Task prompt:
Scan the material below for lines with the word "default". Reply with the count and no other words.
=== Section Start ===
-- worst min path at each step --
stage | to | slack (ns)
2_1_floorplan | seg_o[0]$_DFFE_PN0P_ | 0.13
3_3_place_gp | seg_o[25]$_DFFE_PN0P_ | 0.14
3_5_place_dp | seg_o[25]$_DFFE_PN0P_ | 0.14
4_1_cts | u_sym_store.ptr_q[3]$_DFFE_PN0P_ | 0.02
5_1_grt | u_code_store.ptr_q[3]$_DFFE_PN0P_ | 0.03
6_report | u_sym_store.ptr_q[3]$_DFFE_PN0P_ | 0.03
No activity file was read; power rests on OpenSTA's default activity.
`src/rtl/nand_wr_pkg.sv`:
```
package nand_wr_pkg;
  typedef enum logic [1:0] {
    KIND_CMD  = 2'b00,
    KIND_ADDR = 2'b01,
    KIND_DAT0 = 2'b10,
    KIND_DAT1 = 2'b11
  } kind_e;

  typedef enum logic [1:0] {
    PH_IDLE   = 2'b00,
    PH_SETUP  = 2'b01,
    PH_STROBE = 2'b10,
    PH_HOLD   = 2'b11
  } phase_e;
endpackage

```
`src/rtl/nand_cfg_regs.sv`:
```
module nand_cfg_regs #(
  parameter int SETUP_W = 2,
  parameter int PHASE_W = 3,
  parameter int CFG_W   = SETUP_W + 2*PHASE_W
) (
  input  logic             clk_i,
  input  logic             rst_ni,
  input  logic             cfg_we_i,
  input  logic [CFG_W-1:0] cfg_wdata_i,
  input  logic             ctl_we_i,
  input  logic [1:0]       ctl_wdata_i,
  output logic [CFG_W-1:0] cfg_q_o,
  output logic             en_o,
  output logic             cs_n_o
);
  // reset to slowest timing, disabled, chip deselected
  always_ff @(posedge clk_i or negedge rst_ni) begin
    if (!rst_ni) begin
      cfg_q_o <= '1;
      en_o    <= 1'b0;
      cs_n_o  <= 1'b1;
    end else begin
      if (cfg_we_i) cfg_q_o <= cfg_wdata_i;
      if (ctl_we_i) begin
        en_o   <= ctl_wdata_i[0];
        cs_n_o <= ctl_wdata_i[1];
      end
    end
  end
endmodule

```
`src/rtl/nand_phase_seq.sv`:
```
module nand_phase_seq
  import nand_wr_pkg::*;
#(
  parameter int SETUP_W = 2,
  parameter int PHASE_W = 3,
  parameter int DATA_W  = 8,
  parameter int CFG_W   = SETUP_W + 2*PHASE_W
) (
  input  logic              clk_i,
  input  logic              rst_ni,
  input  logic              en_i,
  input  logic [CFG_W-1:0]  cfg_i,
  input  logic              req_valid_i,
  input  logic [1:0]        req_kind_i,
  input  logic [DATA_W-1:0] req_byte_i,
  output phase_e            phase_o,
  output kind_e             kind_o,
  output logic [DATA_W-1:0] byte_o,
  output logic              busy_o,
  output logic              done_o
);
  localparam int CNT_W = (SETUP_W > PHASE_W) ? SETUP_W : PHASE_W;

  logic [SETUP_W-1:0] cfg_setup;
  logic [PHASE_W-1:0] cfg_strobe, cfg_hold;
  logic [PHASE_W-1:0] strobe_q, hold_q;
  logic [CNT_W-1:0]   cnt_q;
  logic               accept;
  phase_e             phase_q;

  assign cfg_hold   = cfg_i[PHASE_W-1:0];
  assign cfg_strobe = cfg_i[2*PHASE_W-1:PHASE_W];
  assign cfg_setup  = cfg_i[CFG_W-1:2*PHASE_W];
  assign accept     = req_valid_i && en_i && (phase_q == PH_IDLE);

  always_ff @(posedge clk_i or negedge rst_ni) begin
    if (!rst_ni) begin
      phase_q  <= PH_IDLE;
      cnt_q    <= '0;
      strobe_q <= '0;
      hold_q   <= '0;
      kind_o   <= KIND_CMD;
      byte_o   <= '0;
      done_o   <= 1'b0;
    end else begin
      done_o <= 1'b0;
      unique case (phase_q)
        PH_IDLE: if (accept) begin
          phase_q  <= PH_SETUP;
          cnt_q    <= CNT_W'(cfg_setup);
          strobe_q <= cfg_strobe;
          hold_q   <= cfg_hold;
          kind_o   <= kind_e'(req_kind_i);
          byte_o   <= req_byte_i;
        end
        PH_SETUP: if (cnt_q == '0) begin
          phase_q <= PH_STROBE;
          cnt_q   <= CNT_W'(strobe_q);
        end else cnt_q <= cnt_q - 1'b1;
        PH_STROBE: if (cnt_q == '0) begin
          phase_q <= PH_HOLD;
          cnt_q   <= CNT_W'(hold_q);
        end else cnt_q <= cnt_q - 1'b1;
        PH_HOLD: if (cnt_q == '0) begin
          phase_q <= PH_IDLE;
          done_o  <= 1'b1;
        end else cnt_q <= cnt_q - 1'b1;
        default: phase_q <= PH_IDLE;
      endcase
    end
  end

  assign phase_o = phase_q;
  assign busy_o  = (phase_q != PH_IDLE);

  assert_accept_en_R2: assert property (@(posedge clk_i) disable iff (!rst_ni)
    $rose(busy_o) |-> ($past(en_i) && $past(req_valid_i)));
  assert_done_idle_R7: assert property (@(posedge clk_i) disable iff (!rst_ni)
    done_o |-> !busy_o);
  assert_done_on_end_R7: assert property (@(posedge clk_i) disable iff (!rst_ni)
    $fell(busy_o) |-> done_o);
  assert_byte_held_R8: assert property (@(posedge clk_i) disable iff (!rst_ni)
    (busy_o && $past(busy_o)) |-> ($stable(byte_o) && $stable(kind_o)));
  assert_phase_order_R5: assert property (@(posedge clk_i) disable iff (!rst_ni)
    (phase_q == PH_HOLD && $past(phase_q) != PH_HOLD) |-> ($past(phase_q) == PH_STROBE));
endmodule

```
`src/rtl/nand_pin_drv.sv`:
```
module nand_pin_drv
  import nand_wr_pkg::*;
#(
  parameter int DATA_W = 8
) (
  input  phase_e            phase_i,
  input  kind_e             kind_i,
  input  logic [DATA_W-1:0] byte_i,
  input  logic              en_i,
  input  logic              cs_n_i,
  input  logic              clk_i,
  input  logic              rst_ni,
  output logic              cle_o,
  output logic              ale_o,
  output logic              we_no,
  output logic              ce_no,
  output logic [DATA_W-1:0] io_o,
  output logic              io_oe_o
);
  localparam int N_LATCH = 2;
  logic              active;
  logic [N_LATCH-1:0] latch;

  assign active = (phase_i != PH_IDLE);

  // one latch line per non-data kind, indexed by kind code
  for (genvar g = 0; g < N_LATCH; g++) begin : g_latch
    assign latch[g] = active && (kind_i == kind_e'(g));
  end

  assign cle_o   = latch[0];
  assign ale_o   = latch[1];
  assign we_no   = (phase_i != PH_STROBE);
  assign ce_no   = cs_n_i || !en_i;
  assign io_o    = active ? byte_i : '0;
  assign io_oe_o = active;

  assert_one_latch_R3: assert property (@(posedge clk_i) disable iff (!rst_ni)
    !(cle_o && ale_o));
  assert_strobe_busy_R5: assert property (@(posedge clk_i) disable iff (!rst_ni)
    !we_no |-> io_oe_o);
endmodule

```
`src/rtl/nand_wr_strobe.sv`:
```
module nand_wr_strobe
  import nand_wr_pkg::*;
#(
  parameter int SETUP_W = 2,
  parameter int PHASE_W = 3,
  parameter int DATA_W  = 8,
  localparam int CFG_W  = SETUP_W + 2*PHASE_W
) (
  input  logic              clk_i,
  input  logic              rst_ni,
  input  logic              cfg_we_i,
  input  logic [CFG_W-1:0]  cfg_wdata_i,
  input  logic              ctl_we_i,
  input  logic [1:0]        ctl_wdata_i,
  output logic [CFG_W-1:0]  cfg_rdata_o,
  output logic [1:0]        ctl_rdata_o,
  input  logic              req_valid_i,
  input  logic [1:0]        req_kind_i,
  input  logic [DATA_W-1:0] req_byte_i,
  output logic              busy_o,
  output logic              done_o,
  output logic              cle_o,
  output logic              ale_o,
  output logic              we_no,
  output logic              ce_no,
  output logic [DATA_W-1:0] io_o,
  output logic              io_oe_o
);
  logic              en, cs_n;
  logic [CFG_W-1:0]  cfg_q;
  phase_e            phase;
  kind_e             kind;
  logic [DATA_W-1:0] byte_q;

  nand_cfg_regs #(.SETUP_W(SETUP_W), .PHASE_W(PHASE_W), .CFG_W(CFG_W)) u_regs (
    .clk_i, .rst_ni, .cfg_we_i, .cfg_wdata_i, .ctl_we_i, .ctl_wdata_i,
    .cfg_q_o(cfg_q), .en_o(en), .cs_n_o(cs_n)
  );

  nand_phase_seq #(.SETUP_W(SETUP_W), .PHASE_W(PHASE_W), .DATA_W(DATA_W), .CFG_W(CFG_W)) u_seq (
    .clk_i, .rst_ni, .en_i(en), .cfg_i(cfg_q), .req_valid_i, .req_kind_i, .req_byte_i,
    .phase_o(phase), .kind_o(kind), .byte_o(byte_q), .busy_o, .done_o
  );

  nand_pin_drv #(.DATA_W(DATA_W)) u_pins (
    .phase_i(phase), .kind_i(kind), .byte_i(byte_q), .en_i(en), .cs_n_i(cs_n),
    .clk_i, .rst_ni, .cle_o, .ale_o, .we_no, .ce_no, .io_o, .io_oe_o
  );

  assign cfg_rdata_o = cfg_q;
  assign ctl_rdata_o = {cs_n, en};
endmodule

```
=== Section End ===
Result of this task:
2